==> src/rtl/regfile_pkg.sv <==
// Shared types and constants for the integer register file.
// Default index width, zero register and ABI a0 index.
package regfile_pkg;

  localparam int RF_AW = 5;

  typedef logic [RF_AW-1:0] reg_idx_t;

  localparam reg_idx_t REG_ZERO = '0;
  localparam int A0_IDX = 10;

endpackage

==> src/rtl/reg_scoreboard.sv <==
// Pending-write scoreboard: one busy bit per register.
// A same-cycle set and clear of one index leaves the bit set.
module reg_scoreboard
  import regfile_pkg::*;
#(
  parameter int AW = RF_AW
) (
  input  logic              clk,
  input  logic              rst,
  input  logic              set_en,
  input  logic [AW-1:0]     set_idx,
  input  logic              clr_en,
  input  logic [AW-1:0]     clr_idx,
  output logic [2**AW-1:0]  busy,
  output logic [AW:0]       pend_cnt
);

  localparam int DEPTH = 2**AW;

  logic             set_v;
  logic             clr_v;
  logic             same;
  logic             inc;
  logic             dec;
  logic [DEPTH-1:0] busy_q;
  logic [DEPTH-1:0] busy_d;
  logic [AW:0]      cnt_q;

  assign set_v = set_en && (set_idx != '0);
  assign clr_v = clr_en && (clr_idx != '0);
  assign same  = set_v && clr_v && (set_idx == clr_idx);

  // Count deltas track the busy vector exactly.
  assign inc = set_v && !busy_q[set_idx];
  assign dec = clr_v && busy_q[clr_idx] && !same;

  // Next busy vector: clear first, then set so a newer producer wins.
  always_comb begin
    busy_d = busy_q;
    if (clr_v) busy_d[clr_idx] = 1'b0;
    if (set_v) busy_d[set_idx] = 1'b1;
    busy_d[0] = 1'b0;
  end

  // Busy vector and pending counter state.
  always_ff @(posedge clk) begin
    if (rst) begin
      busy_q <= '0;
      cnt_q  <= '0;
    end else begin
      busy_q <= busy_d;
      cnt_q  <= cnt_q
              + {{AW{1'b0}}, inc}
              - {{AW{1'b0}}, dec};
    end
  end

  assign busy     = busy_q;
  assign pend_cnt = cnt_q;

endmodule

==> src/rtl/regfile_sb.sv <==
// Integer register file with write-through bypass,
// hardwired x0, a0 debug mirror and pending-write scoreboard.
module regfile_sb
  import regfile_pkg::*;
#(
  parameter int ADDRESS_WIDTH = RF_AW,
  parameter int DATA_WIDTH    = 32,
  parameter int A0_INDEX      = A0_IDX,
  parameter bit BYPASS        = 1'b1
) (
  input  logic                     clk,
  input  logic                     rst,
  input  logic [ADDRESS_WIDTH-1:0] ad1,
  input  logic [ADDRESS_WIDTH-1:0] ad2,
  input  logic [ADDRESS_WIDTH-1:0] ad3,
  input  logic                     WE3,
  input  logic [DATA_WIDTH-1:0]    WD3,
  input  logic                     iss_en,
  input  logic [ADDRESS_WIDTH-1:0] iss_rd,
  output logic [DATA_WIDTH-1:0]    ALUop1,
  output logic [DATA_WIDTH-1:0]    regOp2,
  output logic                     busy1,
  output logic                     busy2,
  output logic [DATA_WIDTH-1:0]    a0,
  output logic [ADDRESS_WIDTH:0]   pend_cnt,
  output logic                     idle
);

  localparam int DEPTH = 2**ADDRESS_WIDTH;

  logic [DATA_WIDTH-1:0] mem [DEPTH];
  logic [DEPTH-1:0]      busy;
  logic                  wr_v;
  logic                  byp1;
  logic                  byp2;
  logic                  iss1;
  logic                  iss2;

  assign wr_v = WE3 && (ad3 != '0);

  // Storage: x0 is never written, reset clears every entry.
  always_ff @(posedge clk) begin
    if (rst) begin
      for (int i = 0; i < DEPTH; i++) mem[i] <= '0;
    end else if (wr_v) begin
      mem[ad3] <= WD3;
    end
  end

  reg_scoreboard #(
    .AW(ADDRESS_WIDTH)
  ) u_sb (
    .clk     (clk),
    .rst     (rst),
    .set_en  (iss_en),
    .set_idx (iss_rd),
    .clr_en  (WE3),
    .clr_idx (ad3),
    .busy    (busy),
    .pend_cnt(pend_cnt)
  );

  assign byp1 = BYPASS && wr_v && (ad3 == ad1);
  assign byp2 = BYPASS && wr_v && (ad3 == ad2);
  assign iss1 = iss_en && (iss_rd == ad1);
  assign iss2 = iss_en && (iss_rd == ad2);

  // Read muxes: bypass first, then hardwired zero, then storage.
  always_comb begin
    ALUop1 = '0;
    regOp2 = '0;
    if (byp1)             ALUop1 = WD3;
    else if (ad1 != '0)   ALUop1 = mem[ad1];
    if (byp2)             regOp2 = WD3;
    else if (ad2 != '0)   regOp2 = mem[ad2];
  end

  // Retiring write hides busy unless a new producer issues too.
  assign busy1 = busy[ad1] && !(byp1 && !iss1);
  assign busy2 = busy[ad2] && !(byp2 && !iss2);

  assign a0   = mem[A0_INDEX];
  assign idle = (pend_cnt == '0);

endmodule

==> config.mk <==
export PLATFORM = sky130hd
export DESIGN_NAME = regfile_sb
export DESIGN_NICKNAME = d
export VERILOG_FILES = /design/src/rtl/regfile_pkg.sv /design/src/rtl/reg_scoreboard.sv /design/src/rtl/regfile_sb.sv
export SDC_FILE = /design/constraint.sdc
export NUM_CORES = 2
export LEC_CHECK = 0
export CORE_UTILIZATION = 35
export DETAILED_ROUTE_END_ITERATION = 6
export PLACE_DENSITY = 0.49
export SLEW_MARGIN = 10
export SYNTH_ARGS = -nofsm -noshare
export SYNTH_HDL_FRONTEND = slang
export SYNTH_SLANG_ARGS = --single-unit
export TNS_END_PERCENT = 1
==> constraint.sdc <==
create_clock -name clk -period 3.8 [get_ports clk]
set_input_delay 0.76 -clock clk [delete_from_list [all_inputs] [get_ports clk]]
set_output_delay 0.76 -clock clk [all_outputs]
set_load 0.1 [all_outputs]
; ---- Yosys cells after proc, flatten, opt, wreduce, memory -nomap -nowiden
; Memory sizes are Yosys's and may differ from the RTL's.
; Index checks and enable logic that the tools add are counted.
[classes]
addsub = 2
n_mul = 0
n_div = 0
order_cmp = 6
n_eq_ne = 5
n_shift = 0
muxes = 26
bitwise = 3
reduce_logical = 29
[ops]
columns = cell, n
row1 = $mux W32, 7
row2 = $and A32 B32 Y32, 1
row3 = $not A32 Y32, 1
row4 = $or A32 B32 Y32, 1
row5 = $reduce_or A32 Y1, 1
row6 = $eq A5 B5 Y1, 5
row7 = $lt A5 B6 Y1 const B, 4
row8 = $bmux W1 S5, 4
row9 = $reduce_bool A5 Y1, 4
row10 = $logic_and A1 B1 Y1, 17
row11 = $mux W1, 12
row12 = $demux W1 S5, 2
row13 = $ge A5 B1 Y1 const B, 2
row14 = $add A6 B1 Y6, 1
row15 = $logic_not A1 Y1, 6
row16 = $logic_not A6 Y1, 1
row17 = $sub A6 B1 Y6, 1
row18 = $mux W5, 1
[totals]
ff_bits = 38
latch_bits = 0
ram_bits = 1024
romBits = 0
input_bits = 56
out_inout_bits = 105
wordCells = 75
memories = 1
[memory_table]
columns = name, words, width, rd, rd_clocked_by_memory_dff, write_ports, line_no
row1 = mem, 32, 32, 3, 0, 32, regfile_sb.sv:31  ; logic [DATA_WIDTH-1:0] mem [DEPTH];

; ---- Longest topological paths before layout
[logic_depth]
ltp_word = 9
ltp_mapped = 16
mapped_depth_nobuf = 14

; ---- Hierarchy
; Synthesis repeated with hierarchy kept, for this count alone.
[unflattened]
cells_unflattened = 4266
hier_area_um2 = 59062.9
[modules_own_cells]
columns = module, instances, cells_per_inst, area_per_inst_um2, seq_area_each_um2
row1 = regfile_sb, 1, 3993, 56803.2, 30749.5
row2 = reg_scoreboard, 1, 273, 2259.7, 740.7

; ---- Least setup slack after synthesis
; Ideal clock, no wire load.
[synth_timing]
path_kind = input to output
start = input port ad3[1]
end = output port ALUop1[0]
t_arrival_ps = 3697
required_ps = 3040
path_slack_ps = -657
path_stages = 8
n_path_buf = 3
path_cell_list = buf_2 xor2_1 nor4_1 and3_1 buf_2 clkbuf_1 a21oi_1 o22ai_1
[synth_between]
elab_chain_len = 4
word_cells_on_any_way = 5
classes_between = 1 x eq/ne / 1 x mux / 3 x reduce/logical
[synth_rtl]
columns = item, line_no
row1 = from (decl), regfile_sb.sv:15  ; input logic [ADDRESS_WIDTH-1:0] ad3,
row2 = $reduce_bool A5 Y1, regfile_sb.sv:39  ; assign wr_v = WE3 && (ad3 != '0);
row3 = $logic_and A1 B1 Y1, regfile_sb.sv:39
row4 = $logic_and A1 B1 Y1 (*), regfile_sb.sv:63  ; assign byp1 = BYPASS && wr_v && (ad3 == ad1);
row5 = $mux W32 (*), regfile_sb.sv:72  ; if (byp1) ALUop1 = WD3;
row6 = to (decl), regfile_sb.sv:20  ; output logic [DATA_WIDTH-1:0] ALUop1,
; Mark *: on every way between the ends. The rest lies on a longest branch, timed or not.

; ---- Worst setup path after layout
[layout_timing]
start = input port ad3[4]
end = output port regOp2[8]
[layout_between]
elab_chain_len = 4
word_cells_on_any_way = 5
classes_between = 1 x eq/ne / 1 x mux / 3 x reduce/logical
[layout_rtl]
columns = item, line_no
row1 = $reduce_bool A5 Y1, regfile_sb.sv:39
row2 = $logic_and A1 B1 Y1, regfile_sb.sv:39
row3 = $logic_and A1 B1 Y1 (*), regfile_sb.sv:64  ; assign byp2 = BYPASS && wr_v && (ad3 == ad2);
row4 = $mux W32 (*), regfile_sb.sv:74  ; if (byp2) regOp2 = WD3;
row5 = to (decl), regfile_sb.sv:21  ; output logic [DATA_WIDTH-1:0] regOp2,
; Marked as above.

==> results.sh <==
export IMPL_wirelength_mm=252
export IMPL_syn_area_sq_mm=0.0597
export IMPL_dp_cells=6921
export IMPL_synth_most_common_cell="edfxtp_1"
export IMPL_clock_sinks=1061
export IMPL_crit_buf_inv=5
export IMPL_critPathKind="input pin to output port"
export IMPL_clk_latency_ps=790
export IMPL_arrival_ps=3150
export IMPL_yosys_top_cells_area="edfxtp_1 51%, mux4_2 14%, and2_1 10%"
export IMPL_yosysUniqueCellTypes=62
export IMPL_min_period_ps=3910
export IMPL_violations="setup timing"
export IMPL_antenna_found_initial=11
export IMPL_firstDrtPassIters=5
export IMPL_status="complete, but fails checks"
export IMPL_synth_enable_flop_cells=1024
export IMPL_grt_pass1_vias=42849
export IMPL_wl_met3_mm=19.6
export IMPL_gr_total_overflow=0
export IMPL_root_buffer="clkbuf_16"
export IMPL_drt_wirelength_per_cell_microns=34.8
export IMPL_holdCritPathClass="input pin to register"
export IMPL_areaGrowthSynthToFinish_pct=27.0
export IMPL_vias=43554
export IMPL_yosysTopAreaCellShare_pct=51.5
export IMPL_crit_chain="buf_6 > buf_6 > or3_4 > o31ai_4 > nor2_2 > a221o_4 > buf_12 > o22ai_2 > buf_6 > buf_12"
export IMPL_grt_usage_pct=28.6
export IMPL_synth_warnings=0
export IMPL_core_sq_mm=0.169
export IMPL_skew_ps=15.5
export IMPL_postLayoutCoreUtil_pct=44.7
export IMPL_fin_ws_ps=-105
export IMPL_vias_per_cell=6.02
export IMPL_htreeDepth=4
export IMPL_ir_drop_mv=0.397
export IMPL_slew_viol_final=0
export IMPL_remaining_drc_errors=0
export IMPL_hold_violations=0
export IMPL_die_h_microns=415
export IMPL_ys_top_cells_by_count="1024 x edfxtp_1, 963 x and2_1, 377 x mux4_2"
export IMPL_synth_seq_cells=1061
export IMPL_cp_max_fo=6
export IMPL_crit_path_end_kind="output port"
export IMPL_grt_first_pass_wirelength_mm=345
export IMPL_die_area_sq_mm=0.172
export IMPL_antenna_left=0
export IMPL_yosys_most_used_dff="edfxtp_1"
export IMPL_syn_inst=4420
export IMPL_fillers=15026
export IMPL_final_nets=4972
export IMPL_leakage_uw=0.0268
export IMPL_yosysTopAreaCell="edfxtp_1"
export IMPL_fin_cells=7231
export IMPL_cts_buffer_depth=3
export IMPL_initial_core_util_pct=35.2
export IMPL_startpoint_type="input pin"
export IMPL_place_gp_congestion=0.897
export IMPL_cp_data_required_time_ps=3040
export IMPL_min_period_over_period_pct=103
export IMPL_power_density_mw_per_mm2=446
export IMPL_max_stage_delay_ps=600
export IMPL_drt_met1_wl_mm=103
export IMPL_rsz0062_at_grt="true"
export IMPL_avgSynthCellArea_sq_um=13.5
export IMPL_top_layer_used="met5"
export IMPL_relSlewSlack_pct=29.7
export IMPL_port_buffers=160
export IMPL_ys_seq_area_share_pct=52.7
export IMPL_finalSetupViolCount=26
export IMPL_path_clk_slew_ps=60
export IMPL_drive_above_1_share_pct=36.6
export IMPL_total_power_uw=33800
export IMPL_async_flop_share_pct=0
export IMPL_cp_slowest_cell="a221o_4"
export IMPL_initialDrtViolationCount=5514
export IMPL_core_rowCount=151
export IMPL_tightest_slew_ps=1050
export IMPL_max_freq_mhz=256
export IMPL_grt_max_degree=50
export IMPL_dp_hpwl_mm=162
export IMPL_drv_cap=0
export IMPL_cp_common_cell="buf_6"
export IMPL_die_width_microns=415
export IMPL_hold_ws_ps=420
export IMPL_cp_top_family="compound AO/OA/AOI/OAI gates"
export IMPL_met2WireLength_mm=116
export IMPL_num_io_pins=161
export IMPL_numCtsBuffers=133
export IMPL_cts_tree="built"
through the flow:
stage | setup TNS (ps) | worst slack, ps | instance area (sq um)
2_1_floorplan | -39520 | -650 | 59800
3_3_place_gp | -29680 | -906 | 69400
3_5_place_dp | -26890 | -893 | 69400
4_1_cts | -1960 | -127 | 74700
5_1_grt | -1510 | -87.7 | 75800
6_report | -1300 | -105 | 75800
power by group:
part | switching, uW | internal, uW | total (uW)
Sequential | 331 | 13500 | 13800
Combinational | 4420 | 2920 | 7350
Clock | 5320 | 7340 | 12700
Total | 10100 | 23800 | 33800
layer usage:
metal / track usage, % / vias to the layer above
li1: - / 18125
met1: 38.2 / 22711
met2: 45.1 / 2214
met3: 4.87 / 502
met4: 13.7 / 2
met5: 0 / -
area by class of cell:
type                       count  area, sq um  area share [%]
inverter                      41          158           0.208
tap                         2218         2780            3.66
timing repair buffer         815         9710            12.8
sequential                  1061        31500            41.5
clock buffer                 178         3600            4.75
antenna                        6         15.0          0.0198
multi-input combinational   2855        27500            36.2
clock inverter                57          594           0.784
path summary, 6_finish.rpt:
path | start | end | slack [ps] | cells after the start
setup / recovery | ad3[4] | regOp2[8] | -110 | 10
hold / removal | rst | u_sb.pend_cnt[3]$_SDFF_PP0_ | 420 | 2
setup reg to reg | u_sb.busy[8]$_SDFF_PP0_ | u_sb.pend_cnt[5]$_SDFF_PP0_ | 830 | 12
hold reg to reg | u_sb.busy[6]$_SDFF_PP0_ | u_sb.busy[6]$_SDFF_PP0_ | 550 | 2
cells in the final DEF (no fill, tap or decap), drive strengths merged, types with 57 or more instances in the layout:
cell type / netlist / final
a21oi: 141 / 141
o221ai: 156 / 156
clkdlybuf4s50: 0 / 57
a22oi: 70 / 70
edfxtp: 1024 / 1024
mux4: 377 / 377
mux2i: 142 / 142
buf: 144 / 743
o22ai: 199 / 199
mux2: 282 / 282
and2: 963 / 963
clkbuf: 351 / 190
nand2: 84 / 84
nor3: 67 / 67
sequential cells by signal, summed over array words and instances (netlist names):
name	count
u_sb.pend_cnt	6
u_sb.busy	31
mem	1024
logic make-up after synthesis:
group           share of synthesized area (%)
xor+xnor                                0.396
mux                                      21.9
simple gates                             12.4
buf+inv                                  3.70
flops                                    52.7
fa+ha+maj                               0.201
other cells                           0.00628
compound gates                           8.69
repair_timing:
action	4_1_cts	5_1_grt
resized for setup	144	140
hold buffers	0	0
setup endpoints to repair	66	65
cloned	6	9
pin swaps	21	39
buffers inserted	25	34
(Power assumes the default switching activity.)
• • • •
→ Exercise prompt: Reproduce the entries above exactly, but only the lines between the line holding "[modules_own_cells]" and the line holding "[synth_between]", inclusive.

→ Result of this task:
[modules_own_cells]
columns = module, instances, cells_per_inst, area_per_inst_um2, seq_area_each_um2
row1 = regfile_sb, 1, 3993, 56803.2, 30749.5
row2 = reg_scoreboard, 1, 273, 2259.7, 740.7

; ---- Least setup slack after synthesis
; Ideal clock, no wire load.
[synth_timing]
path_kind = input to output
start = input port ad3[1]
end = output port ALUop1[0]
t_arrival_ps = 3697
required_ps = 3040
path_slack_ps = -657
path_stages = 8
n_path_buf = 3
path_cell_list = buf_2 xor2_1 nor4_1 and3_1 buf_2 clkbuf_1 a21oi_1 o22ai_1
[synth_between]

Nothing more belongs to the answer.